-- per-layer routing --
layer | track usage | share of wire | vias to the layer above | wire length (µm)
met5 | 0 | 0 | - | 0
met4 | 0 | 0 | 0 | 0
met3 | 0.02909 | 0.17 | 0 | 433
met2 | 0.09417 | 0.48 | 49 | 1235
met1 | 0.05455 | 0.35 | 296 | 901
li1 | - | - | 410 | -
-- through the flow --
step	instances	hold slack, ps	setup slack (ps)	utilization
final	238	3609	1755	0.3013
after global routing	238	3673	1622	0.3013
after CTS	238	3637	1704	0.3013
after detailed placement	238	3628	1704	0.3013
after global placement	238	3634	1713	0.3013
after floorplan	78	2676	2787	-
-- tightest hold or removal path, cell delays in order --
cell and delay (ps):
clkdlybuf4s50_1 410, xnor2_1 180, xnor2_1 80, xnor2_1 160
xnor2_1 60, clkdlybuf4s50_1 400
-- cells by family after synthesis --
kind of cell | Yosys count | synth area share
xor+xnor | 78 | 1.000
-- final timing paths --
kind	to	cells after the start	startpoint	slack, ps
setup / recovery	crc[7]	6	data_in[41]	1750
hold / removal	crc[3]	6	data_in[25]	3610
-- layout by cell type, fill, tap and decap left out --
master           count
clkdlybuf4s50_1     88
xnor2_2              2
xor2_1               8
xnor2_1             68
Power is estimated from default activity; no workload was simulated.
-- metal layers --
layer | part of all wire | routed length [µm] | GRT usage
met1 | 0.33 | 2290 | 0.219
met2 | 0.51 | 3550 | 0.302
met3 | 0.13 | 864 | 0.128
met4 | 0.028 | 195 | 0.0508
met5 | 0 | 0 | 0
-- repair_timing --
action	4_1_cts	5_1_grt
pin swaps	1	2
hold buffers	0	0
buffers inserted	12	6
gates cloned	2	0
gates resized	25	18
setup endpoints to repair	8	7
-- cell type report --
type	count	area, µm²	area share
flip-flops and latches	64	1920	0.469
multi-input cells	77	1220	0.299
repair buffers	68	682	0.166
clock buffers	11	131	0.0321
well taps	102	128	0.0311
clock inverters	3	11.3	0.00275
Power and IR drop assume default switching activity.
[flow/design.v]
module serial_adder (
    input clk,
    input reset,
    input start,
    input [15:0] A,
    input [15:0] B,
    output reg [15:0] sum,
    output reg done
);
    reg [15:0] A_reg, B_reg;
    reg [3:0] count;
    reg carry;
    always @(posedge clk or posedge reset) begin
        if (reset) begin
            sum <= 16'b0;
            done <= 1'b0;
            A_reg <= 16'b0;
            B_reg <= 16'b0;
            count <= 4'b0;
            carry <= 1'b0;
        end else if (start) begin
            if (count == 4'b0) begin
                A_reg <= A;
                B_reg <= B;
                sum <= 16'b0;
                carry <= 1'b0;
                count <= 4'b1111;
                done <= 1'b0;
            end else begin
                {carry, sum[count]} <= A_reg[count] + B_reg[count] + carry;
                count <= count - 1;
                if (count == 4'b0) begin
                    done <= 1'b1;
                end
            end
        end
    end
endmodule
[flow/run.sh]
#!/bin/bash
# OpenROAD 26Q1-2900-gdf79404cd8, Yosys 0.63+post, stock flow scripts
make -C /OpenROAD-flow-scripts/flow DESIGN_CONFIG=/design/flow/config.mk WORK_HOME=/design/flow/orfs finish
[flow/config.mk]
export PLATFORM = sky130hd
export DESIGN_NAME = serial_adder
export DESIGN_NICKNAME = serial_adder
export VERILOG_FILES = /design/flow/design.v
export SDC_FILE = /design/flow/constraint.sdc
export NUM_CORES = 4
export LEC_CHECK = 1
export CORE_UTILIZATION = 50
export SYNTH_HDL_FRONTEND = slang
[flow/constraint.sdc]
current_design serial_adder

set clk_period 5.6
set clk_io_pct 0.2

create_clock -name clk0 -period $clk_period [get_ports {clk}]

set non_clock_inputs [all_inputs -no_clocks]
set_input_delay [expr $clk_period * $clk_io_pct] -clock clk0 $non_clock_inputs
set_output_delay [expr $clk_period * $clk_io_pct] -clock clk0 [all_outputs]
==> notes.md <==
flow finished, numbers: outcome=complete, no violations, Simple-Gate Area Share=0.07597, CP Data Required Time=5.81 ns, detailed router's first-iteration violation count=103, post-route clock period utilization=0.5713, R2R setup slack=2.40 ns, EDFF count, synth=0, Final Skew=0.004901 ns, Routed Antenna Nets=0, critical path's largest stage delay=0.79 ns, Synth Area in XOR/XNOR=0.003476, total core area=0.004786 mm^2, crit-path max FO=14, die area=0.005328 mm^2, Cell Area, Synth=0.002520 mm^2, Overall Global Routing Usage=0.1951, CTS root buf=clkbuf_8, actual slew at the worst max-slew pin=0.7428 ns, DR pass1 iterations=4, Slew headroom=0.5033, most numerous logic cells after layout=dfrtp_1, clkdlybuf4s50_1, mux2_2, Fin. Hold Viols=0, pins over their slew limit=0, CP cell instances=mux4_1, a22oi_1, and3_1, fa_1, o32a_1, o2bb2ai_1, Yosys warnings=0, f_max=0.3126 GHz, Avg Vias per Cell=5.436, Antenna diodes=0, Mapped Cells=193, Complex Gates by Area=0.07398, postcts setup bufs=0, Layout Utilization=0.6622, CP Data Arrival Time=3.41 ns, Logic family by area=multiplexers, synthesized area per cell=13.06 um^2, setup_tns=0 ns, Yosys chip area=0.002520 mm^2, GRT Residual Overflow=0, Synth async-reset ratio=1.000, Die Wd=72.99 um, DRC violations left=0, Seq share, synth=0.5263, # fillers=365, hold_buf cts=0, P per Cell Area=498.5 mW/mm^2, Rows=25, Distinct cells, synth=38, Lkg Pwr=1.440 nW, ys cells=193, count of cells resized by post-cts repair=0, global-route wire length before repair=7693 um, dominant logic cell type in the layout=dfrtp_1, largest net degree at the start of global routing=54, clk buf depth=2, Num CTS Buffers=5, startpoint type of the worst setup path=flop, clk sink count=53, layout cell share with drive strength beyond 1=0.1917, DR WL/cell=14.24 um, P&R area growth vs syn=25.77%, drt total wl=4371 um, CP Capture Type=flop, Finish-stage setup viols=0, Max Cap Viol=0, initial antenna violation count=0, DP HPWL=3066 um, Tool Warnings=30, Synth Register Bits=53, Synth Flop Type=dfrtp_1, Synth Area in Adders=0.03277, routability cong.=0.8084, Floorplan Utilization=0.5265, num ports=52, vias in the first global route=1686, clk latency of the worst-skew pair=0.30 ns, # H-tree levels=2, via count=1669, MUX share of area=0.2473, die y size=72.99 um, unrepaired setup endpoints after global routing=no, CP max stage cell=dfrtp_1, Peak VDD IR=0.0002777 V, clock transition at the registers of the reported paths=0.09 ns, WS Path Type=flop to flop, IO buf count=50, CTS tree=yes, min Tclk post-route=3.199 ns, HP Class=flop to flop
===== flow/run.sh =====
#!/bin/bash
# OpenROAD 26Q1-2900-gdf79404cd8, Yosys 0.63+post, stock flow scripts
make -C /OpenROAD-flow-scripts/flow DESIGN_CONFIG=/design/flow/config.mk WORK_HOME=/design/flow/orfs finish

===== flow/config.mk =====
export PLATFORM = sky130hd
export DESIGN_NAME = alu
export DESIGN_NICKNAME = alu
export VERILOG_FILES = /design/flow/design.v
export SDC_FILE = /design/flow/constraint.sdc
export NUM_CORES = 4
export LEC_CHECK = 1
export CORE_UTILIZATION = 30

===== flow/constraint.sdc =====
current_design alu

set clk_period 10.7
set clk_io_pct 0.2

create_clock -name clk0 -period $clk_period

set non_clock_inputs [all_inputs -no_clocks]
set_input_delay [expr $clk_period * $clk_io_pct] -clock clk0 $non_clock_inputs
set_output_delay [expr $clk_period * $clk_io_pct] -clock clk0 [all_outputs]
==> ./design.v <==
module gaussian_filter(
    input             clk          ,
    input             rst_n        , 
    input             matrix_finish,
    input             pix_finish   ,
    input      [7:0]  matrix_p11  ,
    input      [7:0]  matrix_p12  , 
    input      [7:0]  matrix_p13  ,
    input      [7:0]  matrix_p21  , 
    input      [7:0]  matrix_p22  , 
    input      [7:0]  matrix_p23  ,
    input      [7:0]  matrix_p31  , 
    input      [7:0]  matrix_p32  , 
    input      [7:0]  matrix_p33  ,
    output reg        send_en     ,   
    output reg [7:0]  img_filted     
    );
    reg [12:0] img_temp1;      
    reg [12:0] img_temp2;      
    reg [12:0] img_temp3;  
    reg        send_en1;
    reg        send_en2;
    always @(posedge clk or negedge rst_n)begin
        if(!rst_n) begin
            img_temp1   <= 12'b0000_0000_0000;
            img_temp2   <= 12'b0000_0000_0000;
            img_temp3   <= 12'b0000_0000_0000;     
        end
        else if (matrix_finish) begin
            img_temp1 <= matrix_p11 + (matrix_p12 << 1) + matrix_p13;
            img_temp2 <= (matrix_p21 << 1) + (matrix_p22 << 2) + (matrix_p23 << 1);
            img_temp3 <= matrix_p31 + (matrix_p32 << 1) + matrix_p33;
        end
        else begin
            img_temp1 <= img_temp1;
            img_temp2 <= img_temp2;
            img_temp3 <= img_temp3;
        end
    end
    always @(posedge clk or negedge rst_n)begin
        if(!rst_n) begin 
            img_filted  <= 8'b0000_0000;    
        end
        else begin
            img_filted <= (img_temp1 + img_temp2 + img_temp3) >> 4;
        end
    end
    always @(posedge clk or negedge rst_n)begin
        if(!rst_n) begin 
            send_en1  <= 1'b1;
            send_en2  <= 1'b0;
            send_en   <= 1'b0;
        end
        else if(pix_finish) begin
            send_en1 <= 1'b0    ;
            send_en2 <= send_en1;
            send_en  <= send_en2;
        end
        else begin
            send_en1 <= matrix_finish;
            send_en2 <= send_en1;
            send_en  <= send_en2;
        end
    end
endmodule
==> ./run.sh <==
#!/bin/bash
# OpenROAD 26Q1-2900-gdf79404cd8, Yosys 0.63+post, stock flow scripts
make -C /OpenROAD-flow-scripts/flow DESIGN_CONFIG=/design/flow/config.mk WORK_HOME=/design/flow/orfs finish
==> ./config.mk <==
export PLATFORM = sky130hd
export DESIGN_NAME = gaussian_filter
export DESIGN_NICKNAME = gaussian_filter
export VERILOG_FILES = /design/flow/design.v
export SDC_FILE = /design/flow/constraint.sdc
export NUM_CORES = 4
export LEC_CHECK = 1
export CORE_UTILIZATION = 30
==> ./constraint.sdc <==
current_design gaussian_filter

set clk_period 6.3
set clk_io_pct 0.2

create_clock -name clk0 -period $clk_period [get_ports {clk}]

set non_clock_inputs [all_inputs -no_clocks]
set_input_delay [expr $clk_period * $clk_io_pct] -clock clk0 $non_clock_inputs
set_output_delay [expr $clk_period * $clk_io_pct] -clock clk0 [all_outputs]
==> flow_metrics.py <==
# Synthesis and PnR figures
metrics = {
    "global_routing": {
        "pin_count_of_the_biggest_net_entering_global_routing": 42,
        "grt_antenna_before_repair": 0,
        "via_count_of_the_first_global_routing_pass": 2555,
        "grt.overflow.total": 0,
        "globalRouteTotalUtil_pct": 13.0,
        "grt_pass1_wl_um": 12000,
    },
    "run": {
        "log.warning_count": 25,
        "max-cap-violations": 0,
    },
    "logic_synthesis": {
        "synth_sequential_area_ratio_pct": 29.2,
        "netlist-cell-type-count": 46,
        "ys.warnings.count": 1,
        "ys_chip_area_um2": 3510,
        "main_synth_ff_type": "sky130_fd_sc_hd__dfrtp_1",
        "yosys-stat-cells": 330,
        "synth_area_per_cell_um2": 10.6,
        "async_reset_ff_share_pct": 100,
        "synth-edff-count": 0,
        "synthesis_stage_register_bit_count": 41,
        "synth_area_um2": 3510,
        "netlist_instances": 330,
    },
    "clocking": {
        "ctsHtreeMaxLevel": 2,
        "max-clock-path-buffers": 2,
        "clk_pin_slew_worst_paths_ps": 60,
        "number_of_buffers_inserted_by_post_cts_setup_repair": 0,
        "clockRootBuffer": "sky130_fd_sc_hd__clkbuf_16",
        "postCtsHoldBufs": 0,
        "number_of_buffers_added_by_the_clock_tree_synthesis_step": 5,
        "tritoncts_clock_tree": "done",
        "post_cts_resize_count": 0,
        "cts_num_sinks": 41,
        "clkLatencyLatePin_ps": 280,
    },
    "worst_setup_path": {
        "critical_path.max_fanout": 3,
        "setup.worst_path.start_class": "input pin",
        "cp.arrival_ps": 3880,
        "cp-end-kind": "flip-flop",
        "setup.worst_path.class": "input pin to flip-flop",
        "reg2reg_setup_slack_ps": 3950,
        "worst-endpoint-required_ps": 6480,
    },
    "place": {
        "port_buffers": 84,
        "place_inst": 552,
        "routabilityCongestion": 0.807,
        "placement.cell_area_um2": 4510,
        "detailedPlacementHpwl_um": 5690,
    },
    "timing": {
        "final-setup-viol-count": 0,
        "rsz_0062_raised_after_global_routing": "false",
        "post-route-period-util_pct": 58.7,
        "max_freq_ghz": 0.270,
        "timing.max_slew.rel_slack_pct": 58.5,
        "tightestPinTransition_ps": 621,
        "final.setup_skew_ps": 5.48,
        "final_hold_viol_count": 0,
        "hold-worst-slack_ps": 353,
        "totalNegativeSetupSlack_ps": 0,
        "report.final.slew_viol_count": 0,
        "period_minus_slack_ps": 3700,
    },
    "final_layout": {
        "fill_cells": 1098,
        "syn2layout_area_growth_pct": 32.7,
        "sequential_cell_area_um2": 1030,
        "layout-drive-gt1-share_pct": 7.19,
        "logic_area_um2": 2310,
        "finalInstanceArea_um2": 4660,
        "fin_util_pct": 40.8,
        "stdcell_count": 560,
    },
    "power": {
        "power-per-cell-area_nw_per_um2": 355,
        "worst_ir_drop_vdd_v": 0.000225,
        "switching_portion_of_total_power_pct": 38.9,
        "power_frac_comb_pct": 59.2,
        "static-leakage-power_nw": 2.03,
        "cellInternalPower_mw": 1.01,
        "netSwitchingPower_mw": 0.644,
        "portion_of_total_power_attributed_to_sequential_cells_pct": 25.4,
        "clockPowerShare_pct": 15.4,
    },
    "outcome": {
        "run_status": "finished, final reports clean",
    },
    "route": {
        "avgViaCountPerCell": 4.90,
        "route.final.wire_length_um": 7200,
        "antenna_violating_nets_post_route": 0,
        "drt_iter0_drc": 112,
        "routed-via-count": 2745,
        "route.detailed.wl_per_inst_um": 12.9,
        "detailedRoute.firstPassIterationCount": 4,
        "drcViolationCount": 0,
        "antenna_cells": 0,
    },
    "floorplanning": {
        "core-area_um2": 11400,
        "placement_rows": 39,
        "io-pin-count": 85,
        "fp_util_pct": 30.8,
        "floorplan.die_area_um2": 12100,
        "die_h_um": 110,
        "floorplan.die.width_um": 110,
    },
    "min_path": {
        "type_of_the_tightest_min_delay_check": "flip-flop to flip-flop",
    },
}
-- power groups by stage --
stage     sequential, mW  clock [mW]  combinational, mW
4_1_cts            0.426       0.260              0.982
5_1_grt            0.436       0.275               1.11
6_report           0.421       0.255              0.979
━━━━━━━━━━━━━━━━━━━━
Work task | Would you please copy, word for word, everything above from the line containing "li1 | - | - | 410" down to the line containing "-- final timing", those two lines included?

Response for this exercise |
li1 | - | - | 410 | -
-- through the flow --
step	instances	hold slack, ps	setup slack (ps)	utilization
final	238	3609	1755	0.3013
after global routing	238	3673	1622	0.3013
after CTS	238	3637	1704	0.3013
after detailed placement	238	3628	1704	0.3013
after global placement	238	3634	1713	0.3013
after floorplan	78	2676	2787	-
-- tightest hold or removal path, cell delays in order --
cell and delay (ps):
clkdlybuf4s50_1 410, xnor2_1 180, xnor2_1 80, xnor2_1 160
xnor2_1 60, clkdlybuf4s50_1 400
-- cells by family after synthesis --
kind of cell | Yosys count | synth area share
xor+xnor | 78 | 1.000
-- final timing paths --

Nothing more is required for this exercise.